When I graduated without the ‘ring by spring’ so much coveted in my little subculture, I set myself up with a job and a nice apartment and was prepared for adventure. I’m afraid my impression of what that phase would be like came from a combination of my parents’ experience and old movies. I expected to be stylish, spontaneous, interesting, and go on dates with nice men at nice restaurants – if I couldn’t have the domestic life I really wanted, at least I was free to do those things. HAHAHA.
I will likely never know why things didn’t turn out that way. Maybe it was cultural, maybe the problem was me, maybe the timing was wrong. Sometimes I look at old photos or read my old journal entires and conclude with horror that the problem must definitely have been me. But as with all phases of life that don’t conform to expectation, and which force us to adapt with situations we didn’t plan or want, I did learn a lot from my unmarried years.
I realise now that I had a habit of making my singleness the scapegoat when there were many other sources of unhappiness. The times when I hated being single the most were always the times when I had other reasons to be unhappy: times of transition when I hadn’t yet made friends, times of stress, times of feeling bad about myself. It’s hard to know the cause/effect relationship between these things, sometimes – whether I was stalling in other areas because I was too consumed with misery over my loneliness, or whether the intense loneliness was actually the effect of other circumstances. Regardless, though, if I could relive the last few years I’d try to have a bit more balance in where I assigned blame for my unhappiness.
I spent too much time worrying about why I was single. As I said, I don’t think it’s possible to know the answer to this, definitively, and the results of constantly asking ‘Why?’ were mostly depressing and self-critical. I’d conclude that I was unattractive or off-putting or too boring. I think it would have been more productive to ask, ‘Is there anything practical I can do that might make it more likely I’ll find someone?’ Maybe yes, maybe no, but assigning constant blame to myself did nobody any good.
Contentment was possible. I had long periods of being really pretty happy with my single state; for phases when I was in college, and then again afterwards when I was in grad school, I could shrug and say, ‘I’m okay with it.’ But I also don’t think we have to feel happy about being single in order to be accepting of it. I think it is better to let that unhappiness sit in the corner and work around it than to try to force ourselves to feel happy about something we just don’t like.

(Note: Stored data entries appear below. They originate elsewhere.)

[config.mk]
export PLATFORM = sky130hd
export DESIGN_NAME = auth_mode_ctrl
export DESIGN_NICKNAME = d
export VERILOG_FILES = /design/src/rtl/auth_mode_ctrl.sv
export SDC_FILE = /design/constraint.sdc
export NUM_CORES = 1
export LEC_CHECK = 0
export ABC_AREA = 0
export BUFFER_PORTS_ARGS = -buffer_cell sky130_fd_sc_hd__buf_4
export CORE_MARGIN = 8
export CORE_UTILIZATION = 28
export CTS_BUF_LIST = sky130_fd_sc_hd__clkbuf_16
export DETAILED_ROUTE_END_ITERATION = 16
export GPL_TIMING_DRIVEN = 0
export PLACE_DENSITY_LB_ADDON = 0.25
export SLEW_MARGIN = 20
export SYNTH_ARGS = -nofsm -noshare
export SYNTH_HDL_FRONTEND = slang
export SYNTH_SLANG_ARGS = --single-unit
[constraint.sdc]
create_clock -name clk -period 8.8 [get_ports clk]
set_input_delay 1.32 -clock clk [delete_from_list [all_inputs] [get_ports clk]]
set_output_delay 1.32 -clock clk [all_outputs]
set_load 0.005 [all_outputs]
==> src/rtl/priv_viol_det.sv <==
module priv_viol_det
  import privctl_pkg::*;
(
  input  logic       valid,
  input  logic       mode,
  input  logic [2:0] cls,
  output logic       viol,
  output logic       do_setmode,
  output logic       do_retuser,
  output logic       do_intcfg
);
  logic sys_issue;

  always_comb begin
    viol      = is_violation(valid, mode, cls);
    sys_issue = valid && (mode == MODE_SYS);
    do_setmode = sys_issue && (cls == IC_SETMODE);
    do_retuser = sys_issue && (cls == IC_RETUSER);
    do_intcfg  = sys_issue && (cls == IC_INTCFG);
  end
endmodule

==> src/rtl/irq_pend_unit.sv <==
module irq_pend_unit #(
  parameter int VEC_W = 4
) (
  input  logic             clk,
  input  logic             rst_n,
  input  logic             irq_req,
  input  logic [VEC_W-1:0] irq_vec,
  input  logic             take,
  output logic             req_eff,
  output logic [VEC_W-1:0] vec_eff,
  output logic             pend_q
);
  logic [VEC_W-1:0] pvec_q;

  always_comb begin
    req_eff = pend_q || irq_req;
    vec_eff = pend_q ? pvec_q : irq_vec;
  end

  always_ff @(posedge clk or negedge rst_n) begin
    if (!rst_n) begin
      pend_q <= 1'b0;
      pvec_q <= '0;
    end else if (take) begin
      pend_q <= 1'b0;
    end else if (!pend_q && irq_req) begin
      pend_q <= 1'b1;
      pvec_q <= irq_vec;
    end
  end
endmodule

==> src/rtl/mode_regs.sv <==
module mode_regs
  import privctl_pkg::*;
(
  input  logic clk,
  input  logic rst_n,
  input  logic enter_trap,
  input  logic exec_ok,
  input  logic do_setmode,
  input  logic do_retuser,
  input  logic do_intcfg,
  input  logic arg,
  output logic mode_q,
  output logic prev_q,
  output logic ien_q
);
  always_ff @(posedge clk or negedge rst_n) begin
    if (!rst_n) begin
      mode_q <= MODE_SYS;
      prev_q <= MODE_SYS;
      ien_q  <= 1'b0;
    end else if (enter_trap) begin
      prev_q <= mode_q;
      mode_q <= MODE_SYS;
    end else if (exec_ok) begin
      if (do_setmode) mode_q <= arg;
      if (do_retuser) mode_q <= MODE_USR;
      if (do_intcfg)  ien_q  <= arg;
    end
  end
endmodule

==> src/rtl/priv_mode_ctrl.sv <==
module priv_mode_ctrl
  import privctl_pkg::*;
#(
  parameter int VEC_W    = 4,
  parameter int CAUSE_W  = 2,
  parameter int TRAP_VEC = 0
) (
  input  logic               clk,
  input  logic               rst_n,
  input  logic               insn_valid,
  input  logic [2:0]         insn_class,
  input  logic               insn_arg,
  input  logic               irq_req,
  input  logic [VEC_W-1:0]   irq_vec,
  output logic               mode_o,
  output logic               int_en_o,
  output logic               prev_mode_o,
  output logic               trap_o,
  output logic [CAUSE_W-1:0] trap_cause_o,
  output logic [VEC_W-1:0]   vec_idx_o
);
  localparam logic [CAUSE_W-1:0] CAUSE_NONE = CAUSE_W'(0);
  localparam logic [CAUSE_W-1:0] CAUSE_PRIV = CAUSE_W'(1);
  localparam logic [CAUSE_W-1:0] CAUSE_IRQ  = CAUSE_W'(2);
  localparam logic [VEC_W-1:0]   TRAP_IDX   = VEC_W'(TRAP_VEC);

  logic             mode_q, prev_q, ien_q;
  logic             priv_viol, do_setmode, do_retuser, do_intcfg;
  logic             req_eff, irq_pend, irq_take;
  logic [VEC_W-1:0] vec_eff;

  priv_viol_det u_det (
    .valid      (insn_valid),
    .mode       (mode_q),
    .cls        (insn_class),
    .viol       (priv_viol),
    .do_setmode (do_setmode),
    .do_retuser (do_retuser),
    .do_intcfg  (do_intcfg)
  );

  irq_pend_unit #(.VEC_W(VEC_W)) u_pend (
    .clk     (clk),
    .rst_n   (rst_n),
    .irq_req (irq_req),
    .irq_vec (irq_vec),
    .take    (irq_take),
    .req_eff (req_eff),
    .vec_eff (vec_eff),
    .pend_q  (irq_pend)
  );

  // Violation outranks the interrupt; the interrupt then stays pending.
  assign irq_take = req_eff && ien_q && !priv_viol;

  mode_regs u_regs (
    .clk        (clk),
    .rst_n      (rst_n),
    .enter_trap (priv_viol || irq_take),
    .exec_ok    (!irq_take),
    .do_setmode (do_setmode),
    .do_retuser (do_retuser),
    .do_intcfg  (do_intcfg),
    .arg        (insn_arg),
    .mode_q     (mode_q),
    .prev_q     (prev_q),
    .ien_q      (ien_q)
  );

  always_comb begin
    trap_o       = priv_viol || irq_take;
    trap_cause_o = CAUSE_NONE;
    vec_idx_o    = '0;
    if (priv_viol) begin
      trap_cause_o = CAUSE_PRIV;
      vec_idx_o    = TRAP_IDX;
    end else if (irq_take) begin
      trap_cause_o = CAUSE_IRQ;
      vec_idx_o    = vec_eff;
    end
  end

  assign mode_o      = mode_q;
  assign int_en_o    = ien_q;
  assign prev_mode_o = (mode_q == MODE_SYS) ? prev_q : 1'b0;

endmodule
===== config.mk =====
export PLATFORM = sky130hd
export DESIGN_NAME = rwin_mapper
export DESIGN_NICKNAME = d
export VERILOG_FILES = /design/src/rtl/rwin_pkg.sv /design/src/rtl/rwin_classify.sv /design/src/rtl/rwin_addr_gen.sv /design/src/rtl/rwin_guard.sv /design/src/rtl/rwin_mapper.sv
export SDC_FILE = /design/constraint.sdc
export NUM_CORES = 1
export LEC_CHECK = 0
export BUFFER_PORTS_ARGS = -buffer_cell sky130_fd_sc_hd__buf_2
export CELL_PAD_IN_SITES_DETAIL_PLACEMENT = 1
export CELL_PAD_IN_SITES_GLOBAL_PLACEMENT = 2
export CORE_MARGIN = 2
export CORE_UTILIZATION = 34
export CTS_BUF_LIST = sky130_fd_sc_hd__clkbuf_8
export CTS_CLUSTER_SIZE = 40
export DETAILED_ROUTE_END_ITERATION = 7
export PLACE_DENSITY = 0.88
export SLEW_MARGIN = 15
export SYNTH_ARGS = -nofsm -noshare
export SYNTH_HDL_FRONTEND = slang
export SYNTH_HIERARCHICAL = 1
export SYNTH_SLANG_ARGS = --single-unit

===== constraint.sdc =====
create_clock -name clk -period 9.6 [get_ports clk]
set_input_delay 0.96 -clock clk [delete_from_list [all_inputs] [get_ports clk]]
set_output_delay 0.96 -clock clk [all_outputs]
set_load 0.01 [all_outputs]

Friendships can be a source of great satisfaction and are well worth cultivating. I don’t regret any of the time I invested in making friends, and the negative aspects of singleness – loneliness, unfilled spare time – gave me the drive to form friendships in a way I wouldn’t have if I’d had a boyfriend/husband during that time. There is a special quality to those friendships that, I suspect, would never have developed if I hadn’t been single. Moreover, while I understand that single and married people should be able to be friends, have community, etc., I do think that single people are in a particular position to help meet the needs of other single people. Cultivating friendships ministers to both people involved.

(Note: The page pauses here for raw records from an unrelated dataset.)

--- src/rtl/sdcg_pkg.sv ---
package sdcg_pkg;
   localparam logic [2:0] CMD_NOP = 3'd0;
   localparam logic [2:0] CMD_ACT = 3'd1;
   localparam logic [2:0] CMD_RD  = 3'd2;
   localparam logic [2:0] CMD_WR  = 3'd3;
   localparam logic [2:0] CMD_PRE = 3'd4;
   localparam logic [2:0] CMD_REF = 3'd5;
   localparam logic [2:0] CMD_MRS = 3'd6;

   localparam int CFG_BLK_BIT   = 7;
   localparam int CFG_RATIO_BIT = 15;
   localparam int CFG_APSEL_LSB = 24;
   localparam int CFG_PM_BIT    = 26;

   function automatic logic is_rw(input logic [2:0] c);
      return (c == CMD_RD) || (c == CMD_WR);
   endfunction
endpackage

--- src/rtl/sdcg_stall.sv ---
module sdcg_stall #(
   parameter int NOPF_W     = 5,
   parameter int SCALE_LOG2 = 4
) (
   input  logic              clk,
   input  logic              rst_n,
   input  logic              tick,
   input  logic [NOPF_W-1:0] n_field,
   input  logic              blk_bit,
   input  logic              sr_exit,
   output logic              start,
   output logic              busy
);
   localparam int CNT_W = NOPF_W + SCALE_LOG2 + 1;

   if (NOPF_W < 1 || NOPF_W > 5) begin : g_bad_nopf
      $error("sdcg_stall: NOPF_W must be 1..5");
   end
   if (SCALE_LOG2 < 0 || SCALE_LOG2 > 8) begin : g_bad_scale
      $error("sdcg_stall: SCALE_LOG2 must be 0..8");
   end

   logic             blk_q;
   logic [CNT_W-1:0] cnt;
   logic [CNT_W-1:0] load_val;

   assign load_val = CNT_W'({1'b0, n_field} + {{NOPF_W{1'b0}}, 1'b1}) << SCALE_LOG2;
   assign start    = (blk_bit & ~blk_q) | sr_exit;
   assign busy     = (cnt != '0);

   always_ff @(posedge clk or negedge rst_n) begin
      if (!rst_n) begin
         blk_q <= 1'b0;
         cnt   <= '0;
      end else begin
         blk_q <= blk_bit;
         if (start)
            cnt <= load_val;
         else if (tick && busy)
            cnt <= cnt - 1'b1;
      end
   end

   a_r2_no_spontaneous_stall: assert property (@(posedge clk) disable iff (!rst_n)
      (!start && cnt == '0) |=> (cnt == '0));
   a_r2_count_never_grows: assert property (@(posedge clk) disable iff (!rst_n)
      (!start) |=> (cnt <= $past(cnt)));
   a_r3_no_retrigger_while_high: assert property (@(posedge clk) disable iff (!rst_n)
      (blk_bit && blk_q && !sr_exit && !busy) |=> !busy);
endmodule

--- src/rtl/sdcg_cke.sv ---
module sdcg_cke (
   input  logic clk,
   input  logic rst_n,
   input  logic tick,
   input  logic pm_en,
   input  logic cs_idle,
   input  logic req_valid,
   output logic cke_q
);
   logic sleep_want;
   assign sleep_want = pm_en & cs_idle & ~req_valid;

   always_ff @(posedge clk or negedge rst_n) begin
      if (!rst_n)
         cke_q <= 1'b1;
      else if (tick)
         cke_q <= ~sleep_want;
   end

   a_r6_pending_wakes: assert property (@(posedge clk) disable iff (!rst_n)
      (tick && req_valid) |=> cke_q);
endmodule

--- src/rtl/sdcg_apfmt.sv ---
module sdcg_apfmt #(
   parameter int ADDR_W     = 13,
   parameter int AP_BIT_DEF = 10,
   parameter int AP_BIT_ALT = 8
) (
   input  logic [ADDR_W-1:0] addr_in,
   input  logic              rw,
   input  logic              ap,
   input  logic              sel_alt,
   output logic [ADDR_W-1:0] addr_out
);
   if (AP_BIT_DEF >= ADDR_W || AP_BIT_ALT >= ADDR_W || AP_BIT_DEF == AP_BIT_ALT) begin : g_bad_bits
      $error("sdcg_apfmt: precharge bit positions invalid for ADDR_W");
   end

   for (genvar i = 0; i < ADDR_W; i++) begin : g_bit
      if (i == AP_BIT_DEF) begin : g_def
         assign addr_out[i] = (rw && !sel_alt) ? ap : addr_in[i];
      end else if (i == AP_BIT_ALT) begin : g_alt
         assign addr_out[i] = (rw && sel_alt) ? ap : addr_in[i];
      end else begin : g_pass
         assign addr_out[i] = addr_in[i];
      end
   end
endmodule

--- src/rtl/sdram_cmd_gate.sv ---
module sdram_cmd_gate
   import sdcg_pkg::*;
#(
   parameter int ADDR_W     = 13,
   parameter int NOPF_W     = 5,
   parameter int SCALE_LOG2 = 4
) (
   input  logic              clk,
   input  logic              rst_n,
   input  logic [31:0]       cfg_word,
   input  logic              mclk_en,
   input  logic              req_valid,
   output logic              req_ready,
   input  logic [2:0]        req_cmd,
   input  logic [ADDR_W-1:0] req_addr,
   input  logic              req_ap,
   input  logic              sr_exit,
   input  logic              cs_idle,
   output logic [2:0]        cmd_out,
   output logic              cke,
   output logic [ADDR_W-1:0] addr_out
);
   if (ADDR_W < 11) begin : g_bad_addr
      $error("sdram_cmd_gate: ADDR_W must be at least 11");
   end

   logic              tick;
   logic              stall_start;
   logic              stall_busy;
   logic              cke_q;
   logic              acc;
   logic              ap_sel_alt;
   logic [ADDR_W-1:0] fmt_addr;
   logic [2:0]        cmd_q;
   logic [ADDR_W-1:0] addr_q;
   logic              unused_cfg;

   assign unused_cfg = ^{cfg_word[31:27], cfg_word[23:16], cfg_word[14:8], cfg_word[6:5]};

   assign tick       = cfg_word[CFG_RATIO_BIT] | mclk_en;
   assign ap_sel_alt = (cfg_word[CFG_APSEL_LSB+1 -: 2] == 2'b01);

   sdcg_stall #(.NOPF_W(NOPF_W), .SCALE_LOG2(SCALE_LOG2)) u_stall (
      .clk     (clk),
      .rst_n   (rst_n),
      .tick    (tick),
      .n_field (cfg_word[NOPF_W-1:0]),
      .blk_bit (cfg_word[CFG_BLK_BIT]),
      .sr_exit (sr_exit),
      .start   (stall_start),
      .busy    (stall_busy)
   );

   sdcg_cke u_cke (
      .clk       (clk),
      .rst_n     (rst_n),
      .tick      (tick),
      .pm_en     (cfg_word[CFG_PM_BIT]),
      .cs_idle   (cs_idle),
      .req_valid (req_valid),
      .cke_q     (cke_q)
   );

   sdcg_apfmt #(.ADDR_W(ADDR_W)) u_apfmt (
      .addr_in  (req_addr),
      .rw       (is_rw(req_cmd)),
      .ap       (req_ap),
      .sel_alt  (ap_sel_alt),
      .addr_out (fmt_addr)
   );

   assign req_ready = tick & ~stall_busy & ~stall_start & cke_q;
   assign acc       = req_valid & req_ready;

   always_ff @(posedge clk or negedge rst_n) begin
      if (!rst_n) begin
         cmd_q  <= CMD_NOP;
         addr_q <= '0;
      end else if (tick) begin
         cmd_q <= acc ? req_cmd : CMD_NOP;
         if (acc) addr_q <= fmt_addr;
      end
   end

   assign cmd_out  = cmd_q;
   assign addr_out = addr_q;
   assign cke      = cke_q;

   a_r4_stall_blocks_grant: assert property (@(posedge clk) disable iff (!rst_n)
      stall_busy |-> !req_ready);
   a_r6_cmd_needs_cke: assert property (@(posedge clk) disable iff (!rst_n)
      (cmd_out != CMD_NOP) |-> cke);
   a_r6_no_cmd_on_wake_edge: assert property (@(posedge clk) disable iff (!rst_n)
      $rose(cke) |-> (cmd_out == CMD_NOP));
   a_r7_ap_on_bit8: assert property (@(posedge clk) disable iff (!rst_n)
      (acc && is_rw(req_cmd) && cfg_word[25:24] == 2'b01) |=> (addr_out[8] == $past(req_ap)));
   a_r5_pm_off_keeps_cke: assert property (@(posedge clk) disable iff (!rst_n)
      (tick && !cfg_word[CFG_PM_BIT]) |=> cke);
   a_r10_idle_gives_nop: assert property (@(posedge clk) disable iff (!rst_n)
      (tick && !acc) |=> (cmd_out == CMD_NOP));
endmodule

--- config.mk ---
export PLATFORM = sky130hd
export DESIGN_NAME = sdram_cmd_gate
export DESIGN_NICKNAME = d
export VERILOG_FILES = /design/src/rtl/sdcg_pkg.sv /design/src/rtl/sdcg_stall.sv /design/src/rtl/sdcg_cke.sv /design/src/rtl/sdcg_apfmt.sv /design/src/rtl/sdram_cmd_gate.sv
export SDC_FILE = /design/constraint.sdc
export NUM_CORES = 1
export LEC_CHECK = 0
export BUFFER_PORTS_ARGS = -buffer_cell sky130_fd_sc_hd__clkbuf_2
export CORE_AREA = 4 4 62 64
export CTS_CLUSTER_DIAMETER = 100
export DETAILED_ROUTE_END_ITERATION = 8
export DIE_AREA = 0 0 66 68
export GPL_TIMING_DRIVEN = 0
export PLACE_DENSITY = 0.77
export REMOVE_ABC_BUFFERS = 1
export SYNTH_ARGS = -nofsm -noshare
export SYNTH_HDL_FRONTEND = slang
export SYNTH_SLANG_ARGS = --single-unit
--- constraint.sdc ---
create_clock -name clk -period 2.4 [get_ports clk]
set_input_delay 0.36 -clock clk [delete_from_list [all_inputs] [get_ports clk]]
set_output_delay 0.36 -clock clk [all_outputs]
set_load 0.005 [all_outputs]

I did best when I tried to capitalise on what I could do in this phase in life. At times I’d ask myself, ‘What can I do now, while I’m single, that I couldn’t do otherwise? If I get married in the future, what will I be glad to have done?’ Going to grad school overseas was one of those things, but other less momentous activities sprang out of the same mindset. Settling in for an evening with a movie, nail polish, chocolate and crisps with no one around to make me feel indulgent was something I genuinely enjoyed. I learned to enjoy travelling for short trips alone, I found hobbies, I stayed out till 2 a.m.
Whatever our feelings, it remains true that our worth and purpose do not depend on our relationship status. I’m the first to admit that this truth doesn’t always sink in very deep; at various points during my single years I definitely felt unworthy, unpurposeful, and often felt like a second-class citizen. It’s sadly a common experience that church can be the loneliest place to be single. However, John Piper’s discussion of singleness in This Momentary Marriage highlights the way in which Christians find their identity as part of the family of God, where fruitfulness and belonging are defined in relationship to God. I had to hang onto this belief by reading about it, praying about it, and thinking through its implications.
In conclusion, though my goal in thinking about all this is to make sense of it, I have to accept that in some respects I have to cede it to the sovereignty of God. I don’t know why I was single, all that I should have or could have done differently, or even really why I got married when I did. Sometimes I marvel at how long it took just for one guy to get around to dating me (was I that awful?), other times I marvel that even he ever took an interest (because I am actually quite awful). Singleness and marriage alike have seemed implausible, and though I know my own attitudes and actions had much to do with it, there’s also much that I can only lay at the feet of providence.